Stored data entries:
+ + +

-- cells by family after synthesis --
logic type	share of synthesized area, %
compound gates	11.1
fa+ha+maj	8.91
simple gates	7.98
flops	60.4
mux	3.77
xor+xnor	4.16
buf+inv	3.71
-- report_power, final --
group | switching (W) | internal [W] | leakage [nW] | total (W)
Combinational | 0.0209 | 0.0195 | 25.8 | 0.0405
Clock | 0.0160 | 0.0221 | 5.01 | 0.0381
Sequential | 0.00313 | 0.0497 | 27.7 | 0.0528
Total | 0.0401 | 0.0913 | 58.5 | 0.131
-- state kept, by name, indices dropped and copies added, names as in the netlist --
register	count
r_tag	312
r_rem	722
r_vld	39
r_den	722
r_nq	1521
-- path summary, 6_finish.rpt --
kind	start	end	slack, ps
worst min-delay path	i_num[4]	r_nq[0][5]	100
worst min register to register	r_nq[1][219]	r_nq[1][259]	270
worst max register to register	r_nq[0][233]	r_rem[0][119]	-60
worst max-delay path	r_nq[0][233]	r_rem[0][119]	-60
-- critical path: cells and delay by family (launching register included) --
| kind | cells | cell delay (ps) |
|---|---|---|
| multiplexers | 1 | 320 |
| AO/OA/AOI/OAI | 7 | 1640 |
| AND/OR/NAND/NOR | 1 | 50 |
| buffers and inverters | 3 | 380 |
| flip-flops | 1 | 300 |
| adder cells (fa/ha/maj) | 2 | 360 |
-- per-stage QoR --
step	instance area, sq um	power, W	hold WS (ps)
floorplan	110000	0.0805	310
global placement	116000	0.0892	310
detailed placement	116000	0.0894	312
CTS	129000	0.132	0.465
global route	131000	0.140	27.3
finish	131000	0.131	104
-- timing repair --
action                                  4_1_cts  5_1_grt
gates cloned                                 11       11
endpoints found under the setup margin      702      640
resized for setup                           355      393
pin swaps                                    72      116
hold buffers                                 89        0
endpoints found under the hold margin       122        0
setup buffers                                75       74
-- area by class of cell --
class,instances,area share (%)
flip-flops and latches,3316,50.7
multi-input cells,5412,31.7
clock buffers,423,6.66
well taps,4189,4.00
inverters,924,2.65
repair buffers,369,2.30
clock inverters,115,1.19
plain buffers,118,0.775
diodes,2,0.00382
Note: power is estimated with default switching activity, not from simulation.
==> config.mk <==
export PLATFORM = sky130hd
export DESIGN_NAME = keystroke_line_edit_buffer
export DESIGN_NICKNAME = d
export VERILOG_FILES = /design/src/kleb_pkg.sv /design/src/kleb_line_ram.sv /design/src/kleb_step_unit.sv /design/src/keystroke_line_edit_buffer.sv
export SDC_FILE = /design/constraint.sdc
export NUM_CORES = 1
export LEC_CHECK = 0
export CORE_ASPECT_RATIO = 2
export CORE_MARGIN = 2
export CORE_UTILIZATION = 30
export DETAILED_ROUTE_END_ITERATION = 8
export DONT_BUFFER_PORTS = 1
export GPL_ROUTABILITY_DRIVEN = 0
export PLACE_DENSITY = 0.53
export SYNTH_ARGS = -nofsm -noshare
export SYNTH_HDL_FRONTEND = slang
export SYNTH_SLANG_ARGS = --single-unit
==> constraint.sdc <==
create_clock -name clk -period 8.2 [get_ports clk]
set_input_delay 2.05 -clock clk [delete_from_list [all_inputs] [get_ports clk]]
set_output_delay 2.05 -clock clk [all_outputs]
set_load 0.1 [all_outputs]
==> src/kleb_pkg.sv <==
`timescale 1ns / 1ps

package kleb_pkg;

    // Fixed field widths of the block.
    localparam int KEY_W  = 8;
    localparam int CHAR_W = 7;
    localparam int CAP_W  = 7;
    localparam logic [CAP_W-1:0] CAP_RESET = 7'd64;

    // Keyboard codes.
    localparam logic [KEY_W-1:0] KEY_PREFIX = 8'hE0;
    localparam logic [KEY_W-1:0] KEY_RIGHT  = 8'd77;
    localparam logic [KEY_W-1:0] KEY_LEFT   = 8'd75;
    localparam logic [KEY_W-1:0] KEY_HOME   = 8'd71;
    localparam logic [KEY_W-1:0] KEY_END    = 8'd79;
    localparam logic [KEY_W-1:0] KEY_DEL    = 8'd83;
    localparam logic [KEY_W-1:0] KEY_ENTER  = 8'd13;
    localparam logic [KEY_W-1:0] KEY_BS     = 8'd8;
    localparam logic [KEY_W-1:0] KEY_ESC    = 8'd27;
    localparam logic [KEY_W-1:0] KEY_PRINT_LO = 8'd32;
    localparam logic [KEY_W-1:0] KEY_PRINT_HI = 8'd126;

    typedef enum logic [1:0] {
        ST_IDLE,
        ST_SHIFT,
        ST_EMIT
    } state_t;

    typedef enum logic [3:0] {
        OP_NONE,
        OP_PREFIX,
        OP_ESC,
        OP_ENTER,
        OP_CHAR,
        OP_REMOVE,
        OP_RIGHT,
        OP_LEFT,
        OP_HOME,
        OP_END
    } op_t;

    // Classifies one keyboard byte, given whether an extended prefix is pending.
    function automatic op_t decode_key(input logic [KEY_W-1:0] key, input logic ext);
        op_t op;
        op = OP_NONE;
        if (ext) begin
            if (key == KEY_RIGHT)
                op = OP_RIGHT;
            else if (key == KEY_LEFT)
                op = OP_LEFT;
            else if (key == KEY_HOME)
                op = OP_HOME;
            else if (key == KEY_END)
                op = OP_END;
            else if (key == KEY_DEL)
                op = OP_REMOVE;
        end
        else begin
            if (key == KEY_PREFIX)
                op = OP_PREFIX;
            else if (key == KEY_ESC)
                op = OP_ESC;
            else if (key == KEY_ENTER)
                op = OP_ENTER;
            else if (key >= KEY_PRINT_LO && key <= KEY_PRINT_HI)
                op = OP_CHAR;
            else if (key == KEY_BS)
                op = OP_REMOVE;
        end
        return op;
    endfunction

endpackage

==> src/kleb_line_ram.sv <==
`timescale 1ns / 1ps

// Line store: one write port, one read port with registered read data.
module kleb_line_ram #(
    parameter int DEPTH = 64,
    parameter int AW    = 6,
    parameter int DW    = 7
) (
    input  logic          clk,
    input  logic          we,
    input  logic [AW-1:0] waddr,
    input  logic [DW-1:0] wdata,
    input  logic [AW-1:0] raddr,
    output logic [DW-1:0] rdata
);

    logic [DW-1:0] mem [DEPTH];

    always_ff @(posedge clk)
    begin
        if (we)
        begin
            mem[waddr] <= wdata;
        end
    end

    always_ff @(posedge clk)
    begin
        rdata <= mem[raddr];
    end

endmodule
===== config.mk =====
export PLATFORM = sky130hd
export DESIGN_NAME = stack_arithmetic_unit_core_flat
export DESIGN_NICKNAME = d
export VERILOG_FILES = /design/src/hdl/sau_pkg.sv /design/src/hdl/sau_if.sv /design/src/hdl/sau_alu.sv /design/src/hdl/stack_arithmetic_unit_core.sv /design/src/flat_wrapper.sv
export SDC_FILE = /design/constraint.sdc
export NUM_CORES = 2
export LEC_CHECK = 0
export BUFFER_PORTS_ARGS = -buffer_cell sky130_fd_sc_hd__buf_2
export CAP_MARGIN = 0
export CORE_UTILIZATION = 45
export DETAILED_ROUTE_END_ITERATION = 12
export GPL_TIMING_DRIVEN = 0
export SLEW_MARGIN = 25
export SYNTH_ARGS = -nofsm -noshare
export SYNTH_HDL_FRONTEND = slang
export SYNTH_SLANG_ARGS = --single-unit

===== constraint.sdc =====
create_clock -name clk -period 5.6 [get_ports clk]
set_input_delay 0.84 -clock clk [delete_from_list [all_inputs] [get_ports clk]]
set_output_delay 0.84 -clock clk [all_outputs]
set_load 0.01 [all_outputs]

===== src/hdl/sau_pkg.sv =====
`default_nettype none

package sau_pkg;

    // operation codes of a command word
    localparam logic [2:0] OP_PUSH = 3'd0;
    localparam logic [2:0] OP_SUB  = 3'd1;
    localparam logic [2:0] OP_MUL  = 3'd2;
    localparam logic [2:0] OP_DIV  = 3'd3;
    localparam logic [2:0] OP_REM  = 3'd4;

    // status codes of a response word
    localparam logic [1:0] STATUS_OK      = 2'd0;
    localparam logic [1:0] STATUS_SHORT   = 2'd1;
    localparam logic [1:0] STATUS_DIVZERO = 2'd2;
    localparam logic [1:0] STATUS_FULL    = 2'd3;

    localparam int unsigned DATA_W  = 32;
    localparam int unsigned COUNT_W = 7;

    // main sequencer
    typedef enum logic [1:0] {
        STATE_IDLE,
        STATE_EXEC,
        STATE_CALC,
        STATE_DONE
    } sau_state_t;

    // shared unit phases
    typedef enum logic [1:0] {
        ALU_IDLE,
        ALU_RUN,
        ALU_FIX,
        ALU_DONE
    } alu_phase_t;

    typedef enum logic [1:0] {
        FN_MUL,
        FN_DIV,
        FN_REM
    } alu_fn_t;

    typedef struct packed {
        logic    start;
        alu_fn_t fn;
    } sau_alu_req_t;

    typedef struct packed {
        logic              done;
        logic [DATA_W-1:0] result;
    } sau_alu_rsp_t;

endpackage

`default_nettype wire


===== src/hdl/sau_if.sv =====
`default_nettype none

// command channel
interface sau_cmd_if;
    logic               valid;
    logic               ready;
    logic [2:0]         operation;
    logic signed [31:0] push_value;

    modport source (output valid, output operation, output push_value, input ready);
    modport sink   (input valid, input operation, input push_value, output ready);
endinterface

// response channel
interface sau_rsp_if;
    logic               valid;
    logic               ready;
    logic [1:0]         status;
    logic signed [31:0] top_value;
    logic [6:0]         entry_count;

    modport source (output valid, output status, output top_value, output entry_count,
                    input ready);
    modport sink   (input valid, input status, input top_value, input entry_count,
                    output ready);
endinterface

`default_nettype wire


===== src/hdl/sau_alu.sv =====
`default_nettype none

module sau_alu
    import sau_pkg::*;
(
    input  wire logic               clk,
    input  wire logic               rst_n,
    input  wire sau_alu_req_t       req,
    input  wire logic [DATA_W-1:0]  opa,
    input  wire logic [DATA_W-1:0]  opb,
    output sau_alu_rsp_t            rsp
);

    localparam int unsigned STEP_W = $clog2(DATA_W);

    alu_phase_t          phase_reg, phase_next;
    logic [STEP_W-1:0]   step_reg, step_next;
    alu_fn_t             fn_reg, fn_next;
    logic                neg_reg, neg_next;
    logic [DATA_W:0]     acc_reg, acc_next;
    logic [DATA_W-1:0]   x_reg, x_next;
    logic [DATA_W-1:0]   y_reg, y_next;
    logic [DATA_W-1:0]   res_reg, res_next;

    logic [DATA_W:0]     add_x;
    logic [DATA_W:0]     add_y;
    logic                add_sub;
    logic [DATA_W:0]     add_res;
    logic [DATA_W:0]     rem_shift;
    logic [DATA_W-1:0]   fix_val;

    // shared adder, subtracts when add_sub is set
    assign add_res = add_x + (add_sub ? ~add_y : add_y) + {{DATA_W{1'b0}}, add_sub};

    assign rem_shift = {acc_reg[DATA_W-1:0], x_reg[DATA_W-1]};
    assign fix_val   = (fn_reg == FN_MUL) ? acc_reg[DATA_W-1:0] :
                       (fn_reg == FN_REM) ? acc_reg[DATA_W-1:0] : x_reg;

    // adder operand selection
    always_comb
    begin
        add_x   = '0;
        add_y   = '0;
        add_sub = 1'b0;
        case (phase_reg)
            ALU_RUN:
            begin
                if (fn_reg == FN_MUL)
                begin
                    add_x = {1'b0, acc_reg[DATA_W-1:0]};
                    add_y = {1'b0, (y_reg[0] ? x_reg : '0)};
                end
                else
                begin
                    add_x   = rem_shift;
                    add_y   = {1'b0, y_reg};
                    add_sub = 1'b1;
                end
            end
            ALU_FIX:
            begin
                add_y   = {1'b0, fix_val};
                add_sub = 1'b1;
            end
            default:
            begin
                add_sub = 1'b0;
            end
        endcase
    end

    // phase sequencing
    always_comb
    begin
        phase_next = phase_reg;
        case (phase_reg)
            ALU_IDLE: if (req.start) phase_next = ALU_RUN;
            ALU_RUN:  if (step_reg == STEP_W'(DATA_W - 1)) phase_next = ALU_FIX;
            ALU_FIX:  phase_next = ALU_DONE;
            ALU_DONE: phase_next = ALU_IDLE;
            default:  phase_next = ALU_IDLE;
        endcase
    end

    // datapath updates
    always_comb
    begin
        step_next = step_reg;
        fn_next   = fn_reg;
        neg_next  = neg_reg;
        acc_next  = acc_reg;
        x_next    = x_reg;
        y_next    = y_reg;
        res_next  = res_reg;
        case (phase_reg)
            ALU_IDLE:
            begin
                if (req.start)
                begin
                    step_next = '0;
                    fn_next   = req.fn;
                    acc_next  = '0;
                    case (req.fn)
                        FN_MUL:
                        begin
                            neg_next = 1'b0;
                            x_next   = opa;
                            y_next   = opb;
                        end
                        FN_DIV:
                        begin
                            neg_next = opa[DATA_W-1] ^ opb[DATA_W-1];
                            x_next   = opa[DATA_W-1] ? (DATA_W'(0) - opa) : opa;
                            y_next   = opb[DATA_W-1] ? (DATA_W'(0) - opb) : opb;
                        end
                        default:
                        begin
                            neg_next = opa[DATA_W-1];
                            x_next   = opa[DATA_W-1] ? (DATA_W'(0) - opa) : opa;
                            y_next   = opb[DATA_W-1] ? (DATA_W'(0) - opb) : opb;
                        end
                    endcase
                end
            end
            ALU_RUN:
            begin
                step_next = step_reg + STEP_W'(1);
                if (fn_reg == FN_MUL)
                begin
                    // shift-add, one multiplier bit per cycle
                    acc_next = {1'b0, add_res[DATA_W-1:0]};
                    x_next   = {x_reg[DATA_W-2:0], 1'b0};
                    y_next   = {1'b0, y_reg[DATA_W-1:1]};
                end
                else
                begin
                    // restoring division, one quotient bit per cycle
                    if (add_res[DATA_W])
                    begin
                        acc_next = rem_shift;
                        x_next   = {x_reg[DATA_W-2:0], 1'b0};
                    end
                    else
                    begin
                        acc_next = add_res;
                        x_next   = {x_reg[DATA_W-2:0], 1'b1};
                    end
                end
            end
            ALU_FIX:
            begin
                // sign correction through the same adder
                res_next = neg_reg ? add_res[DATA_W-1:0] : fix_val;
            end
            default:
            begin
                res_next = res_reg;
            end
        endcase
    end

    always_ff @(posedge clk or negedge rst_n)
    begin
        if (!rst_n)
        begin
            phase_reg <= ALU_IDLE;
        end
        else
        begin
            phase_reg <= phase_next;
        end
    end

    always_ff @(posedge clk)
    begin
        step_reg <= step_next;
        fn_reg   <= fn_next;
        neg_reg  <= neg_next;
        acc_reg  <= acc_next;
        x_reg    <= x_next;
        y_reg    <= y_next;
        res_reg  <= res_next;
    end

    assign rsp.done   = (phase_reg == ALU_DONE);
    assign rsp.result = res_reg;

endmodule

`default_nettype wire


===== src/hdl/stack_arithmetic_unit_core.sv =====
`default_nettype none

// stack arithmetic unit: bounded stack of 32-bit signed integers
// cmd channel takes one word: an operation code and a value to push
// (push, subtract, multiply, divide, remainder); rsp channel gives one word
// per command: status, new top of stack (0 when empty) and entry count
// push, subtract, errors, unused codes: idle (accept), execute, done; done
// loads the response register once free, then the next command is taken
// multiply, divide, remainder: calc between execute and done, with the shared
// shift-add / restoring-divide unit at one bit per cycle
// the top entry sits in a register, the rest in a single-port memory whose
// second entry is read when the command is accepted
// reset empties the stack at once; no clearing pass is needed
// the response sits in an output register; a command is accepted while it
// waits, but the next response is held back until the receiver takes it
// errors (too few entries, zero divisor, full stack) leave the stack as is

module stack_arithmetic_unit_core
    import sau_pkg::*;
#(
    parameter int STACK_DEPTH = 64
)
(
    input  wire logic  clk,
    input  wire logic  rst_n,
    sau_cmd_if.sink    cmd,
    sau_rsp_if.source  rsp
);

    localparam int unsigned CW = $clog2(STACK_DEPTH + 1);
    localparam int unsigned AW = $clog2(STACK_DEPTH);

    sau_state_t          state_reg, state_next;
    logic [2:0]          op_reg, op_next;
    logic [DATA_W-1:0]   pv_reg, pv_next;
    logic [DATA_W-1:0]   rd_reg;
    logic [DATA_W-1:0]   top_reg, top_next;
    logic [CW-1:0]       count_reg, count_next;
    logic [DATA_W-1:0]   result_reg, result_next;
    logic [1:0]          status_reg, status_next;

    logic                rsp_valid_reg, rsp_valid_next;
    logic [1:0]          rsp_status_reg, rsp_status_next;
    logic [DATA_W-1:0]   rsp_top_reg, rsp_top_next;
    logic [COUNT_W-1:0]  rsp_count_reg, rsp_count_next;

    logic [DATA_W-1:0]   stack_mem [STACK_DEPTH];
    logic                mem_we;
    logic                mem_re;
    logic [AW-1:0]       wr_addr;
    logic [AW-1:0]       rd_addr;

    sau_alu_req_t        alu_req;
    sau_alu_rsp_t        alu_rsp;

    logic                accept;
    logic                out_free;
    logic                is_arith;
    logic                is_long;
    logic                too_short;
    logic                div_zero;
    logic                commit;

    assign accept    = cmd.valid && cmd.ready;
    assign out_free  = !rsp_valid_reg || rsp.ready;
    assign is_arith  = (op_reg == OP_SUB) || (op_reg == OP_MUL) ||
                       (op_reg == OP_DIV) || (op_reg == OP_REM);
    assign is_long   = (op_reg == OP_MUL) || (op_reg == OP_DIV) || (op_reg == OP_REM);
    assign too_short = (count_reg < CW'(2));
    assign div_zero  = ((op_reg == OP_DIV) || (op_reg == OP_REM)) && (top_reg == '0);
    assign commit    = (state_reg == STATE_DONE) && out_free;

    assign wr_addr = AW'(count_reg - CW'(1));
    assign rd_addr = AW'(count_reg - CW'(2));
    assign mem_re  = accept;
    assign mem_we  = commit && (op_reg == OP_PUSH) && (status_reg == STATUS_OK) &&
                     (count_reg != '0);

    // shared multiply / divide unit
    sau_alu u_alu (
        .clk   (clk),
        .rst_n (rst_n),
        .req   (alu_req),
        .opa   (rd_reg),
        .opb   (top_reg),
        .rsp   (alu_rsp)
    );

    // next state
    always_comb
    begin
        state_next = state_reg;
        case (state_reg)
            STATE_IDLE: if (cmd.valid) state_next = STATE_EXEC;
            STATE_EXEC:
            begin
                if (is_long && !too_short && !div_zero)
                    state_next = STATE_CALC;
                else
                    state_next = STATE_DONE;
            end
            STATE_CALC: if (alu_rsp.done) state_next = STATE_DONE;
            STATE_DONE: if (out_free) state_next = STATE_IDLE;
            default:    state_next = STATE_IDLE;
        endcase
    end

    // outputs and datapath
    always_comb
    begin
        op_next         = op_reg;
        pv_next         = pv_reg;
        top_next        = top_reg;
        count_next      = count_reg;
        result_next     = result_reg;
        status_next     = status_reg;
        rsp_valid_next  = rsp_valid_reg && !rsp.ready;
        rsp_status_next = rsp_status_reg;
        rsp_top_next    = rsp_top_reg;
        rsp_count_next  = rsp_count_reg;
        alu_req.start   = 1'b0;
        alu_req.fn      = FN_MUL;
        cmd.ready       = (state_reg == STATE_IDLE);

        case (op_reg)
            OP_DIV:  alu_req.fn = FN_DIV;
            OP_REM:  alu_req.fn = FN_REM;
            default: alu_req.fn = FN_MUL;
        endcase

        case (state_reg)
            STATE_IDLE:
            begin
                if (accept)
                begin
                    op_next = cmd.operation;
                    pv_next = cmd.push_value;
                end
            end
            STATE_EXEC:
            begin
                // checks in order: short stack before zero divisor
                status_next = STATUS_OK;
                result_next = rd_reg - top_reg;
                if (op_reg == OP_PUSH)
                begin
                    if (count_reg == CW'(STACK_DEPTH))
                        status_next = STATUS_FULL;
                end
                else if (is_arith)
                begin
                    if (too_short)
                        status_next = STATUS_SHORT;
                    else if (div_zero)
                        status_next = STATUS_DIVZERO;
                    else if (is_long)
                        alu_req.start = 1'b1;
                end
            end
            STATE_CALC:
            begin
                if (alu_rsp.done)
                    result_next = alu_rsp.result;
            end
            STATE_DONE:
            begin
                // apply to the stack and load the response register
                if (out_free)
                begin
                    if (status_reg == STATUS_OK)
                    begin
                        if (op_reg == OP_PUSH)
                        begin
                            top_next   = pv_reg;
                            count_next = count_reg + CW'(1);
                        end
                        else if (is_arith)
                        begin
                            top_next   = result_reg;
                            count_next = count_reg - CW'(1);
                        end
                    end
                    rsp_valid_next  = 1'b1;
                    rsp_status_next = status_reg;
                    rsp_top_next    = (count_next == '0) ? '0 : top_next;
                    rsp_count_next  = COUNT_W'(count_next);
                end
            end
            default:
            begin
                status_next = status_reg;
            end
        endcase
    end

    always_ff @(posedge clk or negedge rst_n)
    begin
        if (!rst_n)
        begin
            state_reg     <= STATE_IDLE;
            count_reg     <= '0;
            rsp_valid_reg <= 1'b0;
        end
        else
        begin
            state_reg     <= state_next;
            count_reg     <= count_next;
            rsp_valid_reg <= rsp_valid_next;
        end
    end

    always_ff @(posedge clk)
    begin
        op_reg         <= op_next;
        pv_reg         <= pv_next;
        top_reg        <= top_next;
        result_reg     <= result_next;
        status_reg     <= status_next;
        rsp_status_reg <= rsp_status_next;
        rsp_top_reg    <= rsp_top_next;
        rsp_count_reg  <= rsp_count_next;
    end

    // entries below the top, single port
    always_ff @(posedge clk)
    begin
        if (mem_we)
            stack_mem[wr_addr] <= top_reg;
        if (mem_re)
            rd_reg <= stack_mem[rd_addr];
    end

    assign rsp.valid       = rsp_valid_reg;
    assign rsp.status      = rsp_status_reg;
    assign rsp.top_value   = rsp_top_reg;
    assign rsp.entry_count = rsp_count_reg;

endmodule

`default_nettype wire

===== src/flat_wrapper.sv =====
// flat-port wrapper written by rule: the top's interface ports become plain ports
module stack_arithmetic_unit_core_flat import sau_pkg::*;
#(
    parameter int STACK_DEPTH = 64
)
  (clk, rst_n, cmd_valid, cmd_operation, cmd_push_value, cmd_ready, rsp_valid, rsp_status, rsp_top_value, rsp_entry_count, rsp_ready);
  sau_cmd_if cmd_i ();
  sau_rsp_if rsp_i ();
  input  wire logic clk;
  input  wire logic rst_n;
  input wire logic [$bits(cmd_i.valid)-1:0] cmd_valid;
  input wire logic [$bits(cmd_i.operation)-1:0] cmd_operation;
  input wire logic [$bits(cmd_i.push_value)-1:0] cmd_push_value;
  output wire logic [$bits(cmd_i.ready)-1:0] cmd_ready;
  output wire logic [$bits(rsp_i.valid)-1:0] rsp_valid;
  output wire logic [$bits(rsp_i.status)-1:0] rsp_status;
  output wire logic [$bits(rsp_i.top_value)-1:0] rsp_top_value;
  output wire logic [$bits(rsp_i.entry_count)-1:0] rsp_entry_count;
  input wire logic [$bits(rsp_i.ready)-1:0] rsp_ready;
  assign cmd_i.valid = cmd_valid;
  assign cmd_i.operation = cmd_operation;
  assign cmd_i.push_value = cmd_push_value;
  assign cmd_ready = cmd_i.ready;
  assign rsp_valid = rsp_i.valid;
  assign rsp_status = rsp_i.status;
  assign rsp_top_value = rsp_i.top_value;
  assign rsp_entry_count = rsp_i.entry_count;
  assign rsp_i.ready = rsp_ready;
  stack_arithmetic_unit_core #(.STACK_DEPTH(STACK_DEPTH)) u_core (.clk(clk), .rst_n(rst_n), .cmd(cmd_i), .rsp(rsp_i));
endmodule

+ + +

Work required: Line count for the string "switching": state how many lines in the data contain it, and output nothing else.

Finished exercise: 2